The filing late Tuesday afternoon by attorneys for Joseph Redner, who made his fortune as a strip-club owner, is the latest move in a dispute about patients being able to grow marijuana under a 2016 constitutional amendment that broadly legalized the use of medical cannabis.
A Leon County circuit judge last month ruled that the Redner should be able to grow marijuana for a treatment known as “juicing” to try to prevent a relapse of lung cancer. But the Florida Department of Health appealed to the 1st District Court of Appeal, which has blocked the circuit judge’s ruling from taking effect while the case moves forward.
Using a relatively unusual legal procedure, Redner’s attorneys Tuesday asked the Supreme Court to lift a stay imposed by the appeals court and allow Redner to grow his own pot. The 36-page filing, which asks the Supreme Court to invoke what is known as its “all writs” authority in the case, contends that the 2016 constitutional amendment allows patients to grow marijuana and that Redner will be harmed if the stay remains in effect.
“Contrary to the department’s claims, the right to possess a growing plant is indeed enshrined in the Constitution,” the filing said. “While the constitutional amendment allows for the creation of rule-making authority, and the department is mandated to establish an ‘amount’ a patient may possess, nothing can limit the type of medical marijuana to be used, and nothing in any grant of authority provides the Legislature or the department the power to deviate from or contradict the will of the people as clearly embraced by the amendment.”
The filing also said the dispute will end up the Supreme Court eventually, no matter how the appeals court rules on the underlying issues.
“It is not only likely, but guaranteed that the either petitioner (Redner) or respondent (the Department of Health) will invoke this (Supreme) Court’s discretionary jurisdiction as soon as the First District issues its opinion assessing the merits” of the circuit judge’s ruling, the filing said.
The appeals court in a May 1 decision on the stay appeared to be skeptical of Redner’s arguments about growing marijuana.
“After this panel’s preliminary review of the full wording of the constitutional amendment, we determine that appellee (Redner) did not sufficiently demonstrate a likelihood of success on the merits as required to justify vacating the automatic governmental stay,” the appeals court’s order said. “However, we do not intend to preclude full review of the issues on appeal by the merits panel (of the appeals court).”

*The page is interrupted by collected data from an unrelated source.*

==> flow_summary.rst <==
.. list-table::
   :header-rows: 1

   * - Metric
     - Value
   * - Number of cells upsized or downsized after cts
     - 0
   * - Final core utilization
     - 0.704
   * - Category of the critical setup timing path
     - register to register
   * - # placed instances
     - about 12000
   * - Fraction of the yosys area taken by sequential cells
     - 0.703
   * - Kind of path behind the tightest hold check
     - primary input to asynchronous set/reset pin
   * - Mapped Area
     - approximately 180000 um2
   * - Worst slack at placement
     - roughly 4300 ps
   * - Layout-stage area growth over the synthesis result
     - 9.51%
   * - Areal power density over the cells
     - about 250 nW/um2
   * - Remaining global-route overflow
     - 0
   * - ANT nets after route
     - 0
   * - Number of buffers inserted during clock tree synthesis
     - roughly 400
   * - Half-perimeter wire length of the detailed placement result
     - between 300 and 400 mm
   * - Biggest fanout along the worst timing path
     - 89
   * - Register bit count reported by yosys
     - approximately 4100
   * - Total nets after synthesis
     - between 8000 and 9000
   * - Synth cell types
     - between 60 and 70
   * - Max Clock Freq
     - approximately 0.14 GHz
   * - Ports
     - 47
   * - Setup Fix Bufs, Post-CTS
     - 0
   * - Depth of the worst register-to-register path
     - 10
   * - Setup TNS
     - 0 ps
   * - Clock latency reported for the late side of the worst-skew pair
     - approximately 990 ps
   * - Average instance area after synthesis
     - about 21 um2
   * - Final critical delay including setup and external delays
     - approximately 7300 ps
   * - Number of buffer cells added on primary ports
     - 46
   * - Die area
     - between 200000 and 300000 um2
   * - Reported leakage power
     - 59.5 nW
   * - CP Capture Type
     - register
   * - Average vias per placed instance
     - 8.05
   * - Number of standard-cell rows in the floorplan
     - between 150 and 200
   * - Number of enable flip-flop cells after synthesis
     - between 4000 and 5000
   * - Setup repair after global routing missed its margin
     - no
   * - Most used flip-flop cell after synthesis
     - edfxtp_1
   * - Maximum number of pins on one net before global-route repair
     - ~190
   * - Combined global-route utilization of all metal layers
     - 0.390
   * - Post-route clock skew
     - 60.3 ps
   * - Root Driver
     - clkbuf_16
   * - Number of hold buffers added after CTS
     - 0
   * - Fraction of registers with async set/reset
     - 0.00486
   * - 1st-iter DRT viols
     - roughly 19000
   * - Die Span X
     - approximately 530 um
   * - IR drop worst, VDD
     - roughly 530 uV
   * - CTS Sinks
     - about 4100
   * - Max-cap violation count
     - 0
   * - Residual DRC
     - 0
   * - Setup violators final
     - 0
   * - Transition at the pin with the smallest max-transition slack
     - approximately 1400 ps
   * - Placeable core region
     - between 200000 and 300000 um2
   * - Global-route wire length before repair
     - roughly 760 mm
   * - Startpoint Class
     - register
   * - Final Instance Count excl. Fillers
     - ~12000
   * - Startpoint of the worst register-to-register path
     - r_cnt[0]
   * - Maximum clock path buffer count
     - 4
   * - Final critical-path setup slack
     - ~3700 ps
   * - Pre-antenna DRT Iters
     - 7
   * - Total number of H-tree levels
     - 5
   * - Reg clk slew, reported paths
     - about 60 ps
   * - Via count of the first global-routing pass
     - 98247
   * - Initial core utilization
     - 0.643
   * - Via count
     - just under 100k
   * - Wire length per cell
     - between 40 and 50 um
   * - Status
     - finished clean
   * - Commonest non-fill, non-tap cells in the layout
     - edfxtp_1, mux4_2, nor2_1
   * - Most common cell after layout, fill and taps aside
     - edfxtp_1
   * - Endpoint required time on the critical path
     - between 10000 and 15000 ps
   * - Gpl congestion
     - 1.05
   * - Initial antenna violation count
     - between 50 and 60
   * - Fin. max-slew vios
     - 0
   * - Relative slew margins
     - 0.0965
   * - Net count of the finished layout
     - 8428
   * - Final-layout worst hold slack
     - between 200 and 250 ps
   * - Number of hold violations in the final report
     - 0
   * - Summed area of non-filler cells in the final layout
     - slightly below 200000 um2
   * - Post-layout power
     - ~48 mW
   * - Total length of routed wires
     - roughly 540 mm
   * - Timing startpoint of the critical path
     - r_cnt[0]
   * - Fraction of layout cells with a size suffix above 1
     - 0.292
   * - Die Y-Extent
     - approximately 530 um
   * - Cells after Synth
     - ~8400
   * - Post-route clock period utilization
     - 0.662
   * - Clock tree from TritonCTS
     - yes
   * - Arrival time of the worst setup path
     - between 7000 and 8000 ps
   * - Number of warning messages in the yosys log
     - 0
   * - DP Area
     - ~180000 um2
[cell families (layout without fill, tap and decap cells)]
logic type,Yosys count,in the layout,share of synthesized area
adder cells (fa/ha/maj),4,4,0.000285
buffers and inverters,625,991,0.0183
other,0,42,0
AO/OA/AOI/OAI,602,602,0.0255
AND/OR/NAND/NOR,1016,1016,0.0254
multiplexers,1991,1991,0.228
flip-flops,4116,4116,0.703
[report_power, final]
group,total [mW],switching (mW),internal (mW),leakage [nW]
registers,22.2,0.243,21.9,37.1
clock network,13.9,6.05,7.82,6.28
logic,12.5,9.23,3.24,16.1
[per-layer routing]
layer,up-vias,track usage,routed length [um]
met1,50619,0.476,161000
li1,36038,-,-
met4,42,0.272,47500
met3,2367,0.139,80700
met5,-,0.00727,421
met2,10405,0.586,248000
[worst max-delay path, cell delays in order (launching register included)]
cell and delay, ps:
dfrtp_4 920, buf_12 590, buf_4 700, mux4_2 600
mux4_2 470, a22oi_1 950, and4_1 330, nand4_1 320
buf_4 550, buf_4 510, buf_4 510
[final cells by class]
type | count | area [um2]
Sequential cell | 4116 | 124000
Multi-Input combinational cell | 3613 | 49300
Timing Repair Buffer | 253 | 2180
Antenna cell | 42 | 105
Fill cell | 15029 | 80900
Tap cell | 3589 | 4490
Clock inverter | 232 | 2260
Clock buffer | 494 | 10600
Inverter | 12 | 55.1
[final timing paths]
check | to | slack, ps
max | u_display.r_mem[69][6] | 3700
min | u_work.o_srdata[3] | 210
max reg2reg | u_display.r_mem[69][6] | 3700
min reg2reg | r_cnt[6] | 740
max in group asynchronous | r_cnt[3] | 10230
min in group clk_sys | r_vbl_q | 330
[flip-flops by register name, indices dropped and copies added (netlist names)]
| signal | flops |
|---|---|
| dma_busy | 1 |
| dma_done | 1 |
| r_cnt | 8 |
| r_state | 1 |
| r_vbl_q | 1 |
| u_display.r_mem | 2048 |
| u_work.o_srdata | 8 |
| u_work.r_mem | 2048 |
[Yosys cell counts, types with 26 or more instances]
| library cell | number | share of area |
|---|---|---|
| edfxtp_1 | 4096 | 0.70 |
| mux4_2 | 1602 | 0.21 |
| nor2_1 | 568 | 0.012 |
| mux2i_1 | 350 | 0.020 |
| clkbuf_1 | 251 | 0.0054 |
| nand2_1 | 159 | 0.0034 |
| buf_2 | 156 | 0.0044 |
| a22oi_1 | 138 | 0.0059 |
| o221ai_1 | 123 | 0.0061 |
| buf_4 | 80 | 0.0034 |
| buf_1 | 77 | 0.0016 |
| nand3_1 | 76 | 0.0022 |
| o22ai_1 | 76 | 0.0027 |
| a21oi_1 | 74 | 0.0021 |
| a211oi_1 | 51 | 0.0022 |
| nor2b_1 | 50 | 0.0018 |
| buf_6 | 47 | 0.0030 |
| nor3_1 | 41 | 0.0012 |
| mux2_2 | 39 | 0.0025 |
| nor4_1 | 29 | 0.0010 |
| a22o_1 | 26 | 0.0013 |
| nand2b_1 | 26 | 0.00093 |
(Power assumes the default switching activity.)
File: src/rtl/yc_fsm.sv
// Dual-rail token matcher: captures an input token and a match token, then
// presents their dual-rail AND until both inputs return to empty.
module yc_fsm
  import yc_fsm_pkg::*;
(
  input  logic       clk,
  input  logic       reset,
  input  logic [1:0] in,
  input  logic [1:0] match,
  output logic [1:0] out
);

  state_t     state_reg;
  logic [1:0] lin_reg;
  logic [1:0] lmatch_reg;
  logic [1:0] out_reg;

  always_ff @(posedge clk or posedge reset) begin
    if (reset) begin
      state_reg  <= IDLE;
      lin_reg    <= TOK_EMPTY;
      lmatch_reg <= TOK_EMPTY;
      out_reg    <= TOK_EMPTY;
    end else begin
      case (state_reg)
        IDLE: begin
          // A lone match token is not captured; the input token must lead.
          if (tok_valid(in) && tok_valid(match)) begin
            lin_reg    <= in;
            lmatch_reg <= match;
            out_reg    <= tok_result(in, match);
            state_reg  <= FULL;
          end else if (tok_valid(in)) begin
            lin_reg   <= in;
            state_reg <= GOT_IN;
          end
        end
        GOT_IN: begin
          if (tok_valid(match)) begin
            lmatch_reg <= match;
            out_reg    <= tok_result(lin_reg, match);
            state_reg  <= FULL;
          end
        end
        FULL: begin
          if ((in == TOK_EMPTY) && (match == TOK_EMPTY)) begin
            lin_reg    <= TOK_EMPTY;
            lmatch_reg <= TOK_EMPTY;
            out_reg    <= TOK_EMPTY;
            state_reg  <= IDLE;
          end else begin
            out_reg <= tok_result(lin_reg, lmatch_reg);
          end
        end
        default: begin
          lin_reg    <= TOK_EMPTY;
          lmatch_reg <= TOK_EMPTY;
          out_reg    <= TOK_EMPTY;
          state_reg  <= IDLE;
        end
      endcase
    end
  end

  assign out = out_reg;

endmodule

But in the filing Tuesday, Redner’s attorneys said the stay should be lifted as the underlying issues continue to be debated.
“As it stands now, the reinstatement of the automatic stay remaining in force during this appeal will cause Redner to suffer definite, irreparable, and irremediable harm, both to his health interests, but also to the important constitutional interests already recognized by the trial (circuit) court,” the filing said. “In this action, the trial court has observed that Redner is suffering irreparable harm by not having access to the route of administration for the medical use of marijuana recommended by his doctor, and what could be more of a compelling reason than a medical need coupled with a Constitutional right.”